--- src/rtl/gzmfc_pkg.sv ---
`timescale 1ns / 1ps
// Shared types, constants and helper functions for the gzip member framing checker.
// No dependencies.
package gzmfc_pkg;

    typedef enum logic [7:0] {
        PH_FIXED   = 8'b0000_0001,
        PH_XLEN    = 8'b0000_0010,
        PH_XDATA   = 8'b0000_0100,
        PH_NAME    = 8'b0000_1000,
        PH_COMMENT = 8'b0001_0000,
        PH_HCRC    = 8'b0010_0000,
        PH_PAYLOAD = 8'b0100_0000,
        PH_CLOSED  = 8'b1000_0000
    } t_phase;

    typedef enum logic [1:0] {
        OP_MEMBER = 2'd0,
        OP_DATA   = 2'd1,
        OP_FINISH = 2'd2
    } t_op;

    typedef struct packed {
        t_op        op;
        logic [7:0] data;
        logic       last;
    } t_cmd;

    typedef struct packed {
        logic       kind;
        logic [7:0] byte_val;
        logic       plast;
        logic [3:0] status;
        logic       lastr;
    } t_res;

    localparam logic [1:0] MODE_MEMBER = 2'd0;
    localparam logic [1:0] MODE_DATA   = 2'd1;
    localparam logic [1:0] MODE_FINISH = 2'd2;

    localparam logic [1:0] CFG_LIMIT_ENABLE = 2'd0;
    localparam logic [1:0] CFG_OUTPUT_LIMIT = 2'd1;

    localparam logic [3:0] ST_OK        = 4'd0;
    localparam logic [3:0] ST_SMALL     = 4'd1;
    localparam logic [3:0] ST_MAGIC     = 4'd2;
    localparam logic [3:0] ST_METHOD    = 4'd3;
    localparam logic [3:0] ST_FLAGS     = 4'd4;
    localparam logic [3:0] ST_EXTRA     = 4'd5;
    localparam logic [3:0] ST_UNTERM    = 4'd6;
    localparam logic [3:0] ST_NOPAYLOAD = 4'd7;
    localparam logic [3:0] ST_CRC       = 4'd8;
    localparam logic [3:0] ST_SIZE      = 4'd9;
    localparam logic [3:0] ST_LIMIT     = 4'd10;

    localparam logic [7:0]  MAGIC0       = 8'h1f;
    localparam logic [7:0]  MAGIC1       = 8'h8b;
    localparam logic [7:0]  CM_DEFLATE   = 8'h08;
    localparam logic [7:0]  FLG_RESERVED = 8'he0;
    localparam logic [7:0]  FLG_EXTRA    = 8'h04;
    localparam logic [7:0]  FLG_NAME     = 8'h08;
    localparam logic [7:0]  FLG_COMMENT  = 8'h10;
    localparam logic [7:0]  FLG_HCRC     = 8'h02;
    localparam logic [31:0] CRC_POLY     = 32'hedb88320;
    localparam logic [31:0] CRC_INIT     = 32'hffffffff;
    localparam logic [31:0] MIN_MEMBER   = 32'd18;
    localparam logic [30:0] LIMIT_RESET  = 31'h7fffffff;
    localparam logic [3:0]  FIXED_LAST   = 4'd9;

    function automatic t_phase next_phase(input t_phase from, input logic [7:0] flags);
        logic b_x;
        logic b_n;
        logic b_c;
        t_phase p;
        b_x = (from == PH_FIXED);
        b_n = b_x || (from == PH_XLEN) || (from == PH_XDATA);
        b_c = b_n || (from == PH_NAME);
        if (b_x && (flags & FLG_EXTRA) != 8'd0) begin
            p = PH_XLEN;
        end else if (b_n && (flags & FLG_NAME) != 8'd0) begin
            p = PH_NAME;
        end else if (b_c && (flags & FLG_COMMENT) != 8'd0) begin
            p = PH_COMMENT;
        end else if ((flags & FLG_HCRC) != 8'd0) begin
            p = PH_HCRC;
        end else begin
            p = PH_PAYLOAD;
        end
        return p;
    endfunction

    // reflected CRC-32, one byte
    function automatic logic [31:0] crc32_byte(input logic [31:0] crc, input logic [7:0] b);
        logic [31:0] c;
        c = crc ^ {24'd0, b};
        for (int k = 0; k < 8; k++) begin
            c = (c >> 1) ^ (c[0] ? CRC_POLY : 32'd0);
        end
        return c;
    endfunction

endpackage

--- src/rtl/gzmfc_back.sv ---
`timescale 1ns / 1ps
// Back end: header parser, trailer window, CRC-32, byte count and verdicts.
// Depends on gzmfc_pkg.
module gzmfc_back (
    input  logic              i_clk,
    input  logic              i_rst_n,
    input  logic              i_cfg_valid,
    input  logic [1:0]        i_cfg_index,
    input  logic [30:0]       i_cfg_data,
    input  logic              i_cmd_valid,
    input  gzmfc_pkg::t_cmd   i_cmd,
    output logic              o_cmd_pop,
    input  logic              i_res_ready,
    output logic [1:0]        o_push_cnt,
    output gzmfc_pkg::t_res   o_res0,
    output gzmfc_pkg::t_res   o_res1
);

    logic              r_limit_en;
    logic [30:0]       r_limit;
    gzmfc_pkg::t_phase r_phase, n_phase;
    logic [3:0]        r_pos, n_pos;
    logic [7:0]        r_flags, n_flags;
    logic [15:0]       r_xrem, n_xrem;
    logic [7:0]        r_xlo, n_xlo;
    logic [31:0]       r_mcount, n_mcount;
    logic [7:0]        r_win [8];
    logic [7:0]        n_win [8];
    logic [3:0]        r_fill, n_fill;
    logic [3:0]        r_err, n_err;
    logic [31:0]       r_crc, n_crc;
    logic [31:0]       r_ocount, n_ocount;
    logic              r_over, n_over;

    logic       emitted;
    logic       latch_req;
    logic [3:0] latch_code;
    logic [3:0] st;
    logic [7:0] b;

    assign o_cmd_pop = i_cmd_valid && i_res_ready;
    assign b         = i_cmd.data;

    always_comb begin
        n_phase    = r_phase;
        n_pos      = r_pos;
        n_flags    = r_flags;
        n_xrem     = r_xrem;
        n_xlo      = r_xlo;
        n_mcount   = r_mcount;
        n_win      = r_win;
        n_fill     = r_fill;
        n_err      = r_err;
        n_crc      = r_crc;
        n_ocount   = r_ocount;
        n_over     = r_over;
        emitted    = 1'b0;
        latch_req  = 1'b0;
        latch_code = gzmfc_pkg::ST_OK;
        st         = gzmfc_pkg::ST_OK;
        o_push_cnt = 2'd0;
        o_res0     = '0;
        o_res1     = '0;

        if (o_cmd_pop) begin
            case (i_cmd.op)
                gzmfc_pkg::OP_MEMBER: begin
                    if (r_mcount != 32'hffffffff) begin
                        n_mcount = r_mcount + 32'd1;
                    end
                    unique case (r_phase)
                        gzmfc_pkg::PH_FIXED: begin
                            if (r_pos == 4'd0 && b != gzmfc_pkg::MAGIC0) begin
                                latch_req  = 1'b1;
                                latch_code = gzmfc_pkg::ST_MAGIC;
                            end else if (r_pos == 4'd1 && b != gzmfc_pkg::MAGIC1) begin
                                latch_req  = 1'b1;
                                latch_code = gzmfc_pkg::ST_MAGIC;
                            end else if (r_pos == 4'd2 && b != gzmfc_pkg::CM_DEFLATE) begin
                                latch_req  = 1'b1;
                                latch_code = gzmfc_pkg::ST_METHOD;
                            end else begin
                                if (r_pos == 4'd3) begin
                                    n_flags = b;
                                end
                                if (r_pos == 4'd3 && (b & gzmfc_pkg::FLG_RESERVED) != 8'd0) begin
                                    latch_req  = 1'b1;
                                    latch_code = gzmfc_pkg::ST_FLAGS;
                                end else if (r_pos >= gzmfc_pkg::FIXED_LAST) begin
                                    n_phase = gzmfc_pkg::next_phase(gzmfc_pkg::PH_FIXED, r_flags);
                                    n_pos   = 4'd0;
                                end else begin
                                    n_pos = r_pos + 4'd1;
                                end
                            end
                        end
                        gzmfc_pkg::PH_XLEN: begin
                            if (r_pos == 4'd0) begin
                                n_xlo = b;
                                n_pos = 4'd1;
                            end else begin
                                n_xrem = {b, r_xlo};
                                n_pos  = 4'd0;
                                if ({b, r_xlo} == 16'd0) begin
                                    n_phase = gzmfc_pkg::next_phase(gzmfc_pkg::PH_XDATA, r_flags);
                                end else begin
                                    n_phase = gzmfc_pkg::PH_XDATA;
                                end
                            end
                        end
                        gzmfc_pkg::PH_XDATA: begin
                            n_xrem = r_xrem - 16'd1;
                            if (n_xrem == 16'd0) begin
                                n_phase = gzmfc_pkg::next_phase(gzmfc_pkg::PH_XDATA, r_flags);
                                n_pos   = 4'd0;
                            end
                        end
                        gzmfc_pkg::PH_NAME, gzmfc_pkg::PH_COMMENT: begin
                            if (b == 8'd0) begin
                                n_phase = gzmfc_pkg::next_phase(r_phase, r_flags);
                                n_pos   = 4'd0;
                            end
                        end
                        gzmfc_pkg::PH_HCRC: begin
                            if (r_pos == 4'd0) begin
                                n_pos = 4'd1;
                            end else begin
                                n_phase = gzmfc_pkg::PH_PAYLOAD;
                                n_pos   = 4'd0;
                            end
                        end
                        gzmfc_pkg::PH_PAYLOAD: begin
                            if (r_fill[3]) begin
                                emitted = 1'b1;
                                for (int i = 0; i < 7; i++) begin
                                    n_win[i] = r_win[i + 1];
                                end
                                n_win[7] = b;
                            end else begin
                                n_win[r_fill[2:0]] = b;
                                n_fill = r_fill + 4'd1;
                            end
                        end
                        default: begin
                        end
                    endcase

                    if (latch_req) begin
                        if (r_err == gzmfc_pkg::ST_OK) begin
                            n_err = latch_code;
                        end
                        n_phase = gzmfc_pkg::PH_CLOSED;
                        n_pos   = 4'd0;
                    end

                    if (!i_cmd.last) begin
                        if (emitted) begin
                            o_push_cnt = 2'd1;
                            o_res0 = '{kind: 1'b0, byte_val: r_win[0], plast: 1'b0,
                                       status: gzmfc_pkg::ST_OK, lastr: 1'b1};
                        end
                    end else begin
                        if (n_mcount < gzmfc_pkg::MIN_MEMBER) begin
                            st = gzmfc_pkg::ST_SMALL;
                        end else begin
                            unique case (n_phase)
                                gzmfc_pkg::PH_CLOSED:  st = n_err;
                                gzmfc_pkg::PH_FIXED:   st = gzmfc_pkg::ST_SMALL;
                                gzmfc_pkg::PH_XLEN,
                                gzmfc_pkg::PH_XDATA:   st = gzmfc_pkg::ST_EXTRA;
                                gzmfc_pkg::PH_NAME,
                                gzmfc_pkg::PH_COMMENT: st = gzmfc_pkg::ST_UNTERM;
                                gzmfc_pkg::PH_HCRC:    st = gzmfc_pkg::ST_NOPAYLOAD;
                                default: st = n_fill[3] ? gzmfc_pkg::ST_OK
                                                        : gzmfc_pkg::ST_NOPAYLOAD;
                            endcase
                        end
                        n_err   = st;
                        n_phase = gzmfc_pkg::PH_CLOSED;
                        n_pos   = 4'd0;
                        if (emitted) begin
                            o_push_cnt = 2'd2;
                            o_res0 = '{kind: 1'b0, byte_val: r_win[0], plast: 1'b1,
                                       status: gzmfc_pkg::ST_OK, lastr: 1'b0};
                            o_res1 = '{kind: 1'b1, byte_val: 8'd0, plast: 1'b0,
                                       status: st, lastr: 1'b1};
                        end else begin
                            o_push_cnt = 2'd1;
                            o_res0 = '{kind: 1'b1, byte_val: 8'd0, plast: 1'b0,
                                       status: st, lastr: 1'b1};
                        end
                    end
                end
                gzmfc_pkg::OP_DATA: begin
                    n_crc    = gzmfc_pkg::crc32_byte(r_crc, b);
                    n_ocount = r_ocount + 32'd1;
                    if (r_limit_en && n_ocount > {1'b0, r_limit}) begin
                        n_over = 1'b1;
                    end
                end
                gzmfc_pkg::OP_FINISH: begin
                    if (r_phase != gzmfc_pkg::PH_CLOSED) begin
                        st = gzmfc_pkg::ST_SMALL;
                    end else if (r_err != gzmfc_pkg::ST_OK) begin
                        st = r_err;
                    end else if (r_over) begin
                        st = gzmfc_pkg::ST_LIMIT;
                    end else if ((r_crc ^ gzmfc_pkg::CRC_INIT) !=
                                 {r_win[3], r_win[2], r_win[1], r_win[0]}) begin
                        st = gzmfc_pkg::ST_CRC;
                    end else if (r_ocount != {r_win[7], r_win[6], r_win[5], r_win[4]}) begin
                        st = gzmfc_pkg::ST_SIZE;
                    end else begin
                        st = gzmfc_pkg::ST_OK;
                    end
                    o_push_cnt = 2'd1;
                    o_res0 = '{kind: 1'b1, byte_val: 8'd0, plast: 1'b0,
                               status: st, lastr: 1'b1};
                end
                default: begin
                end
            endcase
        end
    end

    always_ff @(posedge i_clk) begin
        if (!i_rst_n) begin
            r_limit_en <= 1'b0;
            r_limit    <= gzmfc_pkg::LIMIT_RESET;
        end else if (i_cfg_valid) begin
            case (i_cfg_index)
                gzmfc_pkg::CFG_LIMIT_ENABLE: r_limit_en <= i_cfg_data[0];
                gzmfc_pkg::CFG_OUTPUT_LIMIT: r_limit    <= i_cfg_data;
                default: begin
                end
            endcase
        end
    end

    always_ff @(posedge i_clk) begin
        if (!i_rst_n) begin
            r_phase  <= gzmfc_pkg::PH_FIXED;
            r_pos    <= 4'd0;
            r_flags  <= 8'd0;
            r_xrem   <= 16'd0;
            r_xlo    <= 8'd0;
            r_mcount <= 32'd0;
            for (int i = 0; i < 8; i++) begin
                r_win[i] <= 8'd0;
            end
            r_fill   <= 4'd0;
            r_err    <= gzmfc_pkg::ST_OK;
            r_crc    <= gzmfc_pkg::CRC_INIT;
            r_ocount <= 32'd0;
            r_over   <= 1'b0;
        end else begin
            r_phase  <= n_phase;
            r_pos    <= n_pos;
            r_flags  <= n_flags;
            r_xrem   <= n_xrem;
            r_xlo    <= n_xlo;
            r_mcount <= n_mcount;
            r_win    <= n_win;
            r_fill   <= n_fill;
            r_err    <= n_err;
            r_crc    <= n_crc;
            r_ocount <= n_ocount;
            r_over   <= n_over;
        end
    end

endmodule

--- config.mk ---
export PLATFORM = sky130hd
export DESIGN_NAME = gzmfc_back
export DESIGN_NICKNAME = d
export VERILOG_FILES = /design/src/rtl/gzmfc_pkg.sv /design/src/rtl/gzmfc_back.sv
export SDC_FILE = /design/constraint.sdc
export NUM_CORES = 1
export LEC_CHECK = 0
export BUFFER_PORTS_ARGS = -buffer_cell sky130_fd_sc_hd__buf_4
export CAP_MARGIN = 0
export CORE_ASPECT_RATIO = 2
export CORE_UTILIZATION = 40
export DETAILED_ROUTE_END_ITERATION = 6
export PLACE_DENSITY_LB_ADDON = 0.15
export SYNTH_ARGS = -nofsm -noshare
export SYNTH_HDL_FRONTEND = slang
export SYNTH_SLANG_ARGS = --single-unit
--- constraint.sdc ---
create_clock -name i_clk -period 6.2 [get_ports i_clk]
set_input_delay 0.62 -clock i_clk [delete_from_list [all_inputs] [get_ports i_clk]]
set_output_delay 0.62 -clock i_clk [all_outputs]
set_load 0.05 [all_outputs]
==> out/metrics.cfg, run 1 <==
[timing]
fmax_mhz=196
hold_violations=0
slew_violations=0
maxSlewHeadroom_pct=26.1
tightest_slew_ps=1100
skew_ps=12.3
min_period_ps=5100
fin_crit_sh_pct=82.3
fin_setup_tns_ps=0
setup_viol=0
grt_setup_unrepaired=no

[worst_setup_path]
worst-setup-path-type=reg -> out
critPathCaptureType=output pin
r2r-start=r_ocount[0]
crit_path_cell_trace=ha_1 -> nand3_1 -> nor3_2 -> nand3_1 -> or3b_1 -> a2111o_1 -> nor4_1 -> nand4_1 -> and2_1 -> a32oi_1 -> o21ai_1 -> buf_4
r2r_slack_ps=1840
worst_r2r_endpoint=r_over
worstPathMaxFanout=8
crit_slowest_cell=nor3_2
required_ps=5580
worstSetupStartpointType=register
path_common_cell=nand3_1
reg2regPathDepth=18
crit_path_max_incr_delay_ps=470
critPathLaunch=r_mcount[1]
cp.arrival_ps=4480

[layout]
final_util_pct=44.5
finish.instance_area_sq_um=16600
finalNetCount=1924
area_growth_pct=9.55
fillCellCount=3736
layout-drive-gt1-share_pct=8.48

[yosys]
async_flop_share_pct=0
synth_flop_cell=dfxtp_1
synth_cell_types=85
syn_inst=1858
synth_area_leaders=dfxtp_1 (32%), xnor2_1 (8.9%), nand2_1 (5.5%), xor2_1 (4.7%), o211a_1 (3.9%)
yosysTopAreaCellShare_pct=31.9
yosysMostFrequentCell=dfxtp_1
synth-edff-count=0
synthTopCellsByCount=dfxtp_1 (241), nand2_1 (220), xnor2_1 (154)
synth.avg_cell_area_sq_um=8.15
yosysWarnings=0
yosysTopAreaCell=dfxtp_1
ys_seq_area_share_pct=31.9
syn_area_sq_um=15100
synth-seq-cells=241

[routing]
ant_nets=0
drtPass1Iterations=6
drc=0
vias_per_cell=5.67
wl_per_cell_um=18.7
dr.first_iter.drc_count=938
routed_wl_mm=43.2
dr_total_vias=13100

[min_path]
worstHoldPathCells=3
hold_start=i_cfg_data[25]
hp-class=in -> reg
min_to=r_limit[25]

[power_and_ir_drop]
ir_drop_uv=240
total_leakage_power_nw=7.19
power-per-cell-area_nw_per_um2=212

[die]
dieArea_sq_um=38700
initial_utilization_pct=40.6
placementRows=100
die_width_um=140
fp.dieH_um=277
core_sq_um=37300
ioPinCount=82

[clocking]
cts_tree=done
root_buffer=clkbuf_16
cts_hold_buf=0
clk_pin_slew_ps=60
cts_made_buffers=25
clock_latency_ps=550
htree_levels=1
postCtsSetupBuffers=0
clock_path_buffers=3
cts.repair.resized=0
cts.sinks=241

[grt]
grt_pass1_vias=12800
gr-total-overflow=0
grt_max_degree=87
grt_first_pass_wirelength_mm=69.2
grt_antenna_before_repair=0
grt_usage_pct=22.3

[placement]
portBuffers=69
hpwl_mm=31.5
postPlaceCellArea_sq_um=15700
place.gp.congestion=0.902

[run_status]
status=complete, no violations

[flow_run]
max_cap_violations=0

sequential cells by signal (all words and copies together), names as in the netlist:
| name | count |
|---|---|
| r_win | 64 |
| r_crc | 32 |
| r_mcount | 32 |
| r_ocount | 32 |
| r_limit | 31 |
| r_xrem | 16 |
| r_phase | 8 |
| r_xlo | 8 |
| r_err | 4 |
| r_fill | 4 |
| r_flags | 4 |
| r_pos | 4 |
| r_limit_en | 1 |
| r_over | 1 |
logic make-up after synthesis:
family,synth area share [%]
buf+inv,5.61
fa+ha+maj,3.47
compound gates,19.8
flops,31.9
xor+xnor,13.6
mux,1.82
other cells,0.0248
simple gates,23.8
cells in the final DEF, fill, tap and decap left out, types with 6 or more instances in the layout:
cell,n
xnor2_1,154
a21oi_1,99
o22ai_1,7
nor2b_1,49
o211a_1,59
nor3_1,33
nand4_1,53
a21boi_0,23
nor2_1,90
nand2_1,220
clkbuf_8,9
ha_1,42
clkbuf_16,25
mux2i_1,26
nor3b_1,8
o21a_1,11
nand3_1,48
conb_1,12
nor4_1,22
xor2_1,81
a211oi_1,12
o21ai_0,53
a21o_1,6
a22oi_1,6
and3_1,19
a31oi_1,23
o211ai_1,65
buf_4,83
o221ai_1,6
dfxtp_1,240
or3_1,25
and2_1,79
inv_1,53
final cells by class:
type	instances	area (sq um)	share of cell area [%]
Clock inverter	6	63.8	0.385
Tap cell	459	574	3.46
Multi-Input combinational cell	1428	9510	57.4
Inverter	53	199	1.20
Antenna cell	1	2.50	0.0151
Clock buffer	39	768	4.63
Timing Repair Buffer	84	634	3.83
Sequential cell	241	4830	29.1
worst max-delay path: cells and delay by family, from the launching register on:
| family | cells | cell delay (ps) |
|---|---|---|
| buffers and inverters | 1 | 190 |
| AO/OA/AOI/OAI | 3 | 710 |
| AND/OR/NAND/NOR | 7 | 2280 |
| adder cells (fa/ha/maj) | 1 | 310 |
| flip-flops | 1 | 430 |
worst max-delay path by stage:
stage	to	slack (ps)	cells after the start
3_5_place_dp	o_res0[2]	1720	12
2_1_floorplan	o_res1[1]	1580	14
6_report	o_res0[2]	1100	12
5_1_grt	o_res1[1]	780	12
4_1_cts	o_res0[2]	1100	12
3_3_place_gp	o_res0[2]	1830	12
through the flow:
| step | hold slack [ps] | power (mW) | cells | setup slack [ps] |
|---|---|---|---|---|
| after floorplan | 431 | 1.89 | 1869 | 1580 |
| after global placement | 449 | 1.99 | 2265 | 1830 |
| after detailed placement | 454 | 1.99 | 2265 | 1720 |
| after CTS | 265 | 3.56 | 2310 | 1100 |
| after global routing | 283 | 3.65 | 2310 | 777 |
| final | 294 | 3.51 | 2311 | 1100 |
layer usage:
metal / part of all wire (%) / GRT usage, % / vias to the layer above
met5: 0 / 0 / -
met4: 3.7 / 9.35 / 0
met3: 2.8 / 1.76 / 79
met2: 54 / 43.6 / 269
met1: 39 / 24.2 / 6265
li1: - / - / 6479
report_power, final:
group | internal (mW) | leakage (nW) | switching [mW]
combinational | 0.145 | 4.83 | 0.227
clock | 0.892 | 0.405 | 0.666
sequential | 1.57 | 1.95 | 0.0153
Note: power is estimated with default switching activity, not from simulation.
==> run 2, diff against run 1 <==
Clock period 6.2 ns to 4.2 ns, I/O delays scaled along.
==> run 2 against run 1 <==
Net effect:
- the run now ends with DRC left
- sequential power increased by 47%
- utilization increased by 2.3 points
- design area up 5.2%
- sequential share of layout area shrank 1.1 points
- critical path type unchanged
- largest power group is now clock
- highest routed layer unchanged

* * *

**Work task**
How many lines in the records above contain the word "hffffffff"? Answer with the number alone.

**Answer section**
2